* PROBLEM REQUIREMENTS:
Please copy out every line in the entries that includes the word "output".

Stored data
### src/rtl/man_encoder_tx.sv
// Manchester line encoder: FIFO-buffered words serialised as gapless chip streams.
//
// state | meaning
// IDLE  | line parked at IDLE_LVL, waiting for a queued word
// SHIFT | chips of a word on code; the next queued word is chained at the last chip
module man_encoder_tx
   import man_pkg::*;
#(
   parameter int   DATA_W     = 8,
   parameter int   HALF_DIV   = 150,
   parameter int   FIFO_DEPTH = 4,
   parameter bit   MSB_FIRST  = 1'b1,
   parameter logic IDLE_LVL   = 1'b0
) (
   input  logic                          clk_in,
   input  logic                          rst,
   input  logic                          in_valid,
   input  logic [DATA_W-1:0]             in_data,
   output logic                          in_ready,
   input  logic                          polarity,
   output logic                          code,
   output logic                          line_active,
   output logic                          frame_done,
   output logic                          busy,
   output logic [$clog2(FIFO_DEPTH):0]   fifo_level
);

   localparam int CHIPS = 2 * DATA_W;
   localparam int DIV_W = $clog2(HALF_DIV) + 1;
   localparam int CNT_W = $clog2(CHIPS) + 1;
   localparam logic [DIV_W-1:0] DIV_LAST = DIV_W'(HALF_DIV - 1);
   localparam logic [CNT_W-1:0] CNT_LAST = CNT_W'(CHIPS - 1);

   man_state_e state;
   man_state_e state_nxt;

   logic [DIV_W-1:0]       div_cnt;
   logic [CNT_W-1:0]       chip_cnt;
   logic [CHIPS-1:0]       sreg;
   logic [CHIPS-1:0]       chips_new;
   logic [2*MAN_MAX_W-1:0] exp_full_unused;
   logic [MAN_MAX_W-1:0]   data_ext;
   logic [DATA_W-1:0]      fifo_head;
   logic                   fifo_full;
   logic                   fifo_empty;
   logic                   push;
   logic                   load;
   logic                   advance;
   logic                   word_end;
   logic                   ready_en;

   assign push = in_valid && in_ready;

   man_fifo #(
      .W     (DATA_W),
      .DEPTH (FIFO_DEPTH)
   ) u_fifo (
      .clk_in (clk_in),
      .rst    (rst),
      .push   (push),
      .pop    (load),
      .din    (in_data),
      .dout   (fifo_head),
      .full   (fifo_full),
      .empty  (fifo_empty),
      .level  (fifo_level)
   );

   always_comb begin
      data_ext              = '0;
      data_ext[DATA_W-1:0]  = fifo_head;
   end

   // Polarity is only looked at here, so a mid-word change cannot reach the line.
   assign exp_full_unused = man_expand(data_ext, DATA_W, polarity, MSB_FIRST);
   assign chips_new       = exp_full_unused[CHIPS-1:0];

   always_ff @(posedge clk_in or posedge rst) begin
      if (rst) state <= IDLE;
      else     state <= state_nxt;
   end

   always_comb begin
      state_nxt = state;
      load      = 1'b0;
      advance   = 1'b0;
      word_end  = 1'b0;
      case (state)
         IDLE: begin
            if (!fifo_empty) begin
               load      = 1'b1;
               state_nxt = SHIFT;
            end
         end
         SHIFT: begin
            if (div_cnt == '0) begin
               if (chip_cnt != '0) begin
                  advance = 1'b1;
               end else begin
                  word_end = 1'b1;
                  if (!fifo_empty) load = 1'b1;
                  else             state_nxt = IDLE;
               end
            end
         end
         default: state_nxt = IDLE;
      endcase
   end

   always_comb begin
      line_active = (state == SHIFT);
      busy        = !fifo_empty || (state == SHIFT);
      in_ready    = ready_en && !fifo_full;
   end

   // Both counters run down to zero: div_cnt paces a chip, chip_cnt counts chips left.
   always_ff @(posedge clk_in or posedge rst) begin
      if (rst) begin
         div_cnt    <= '0;
         chip_cnt   <= '0;
         sreg       <= '0;
         code       <= IDLE_LVL;
         frame_done <= 1'b0;
         ready_en   <= 1'b0;
      end else begin
         ready_en   <= 1'b1;
         frame_done <= word_end;
         if (load) begin
            sreg     <= chips_new;
            code     <= chips_new[0];
            div_cnt  <= DIV_LAST;
            chip_cnt <= CNT_LAST;
         end else if (advance) begin
            sreg     <= {1'b0, sreg[CHIPS-1:1]};
            code     <= sreg[1];
            div_cnt  <= DIV_LAST;
            chip_cnt <= chip_cnt - CNT_W'(1);
         end else if (word_end) begin
            code     <= IDLE_LVL;
         end else if (state == SHIFT) begin
            div_cnt  <= div_cnt - DIV_W'(1);
         end
      end
   end

endmodule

* REPLY:
   output logic                          in_ready,
   output logic                          code,
   output logic                          line_active,
   output logic                          frame_done,
   output logic                          busy,
   output logic [$clog2(FIFO_DEPTH):0]   fifo_level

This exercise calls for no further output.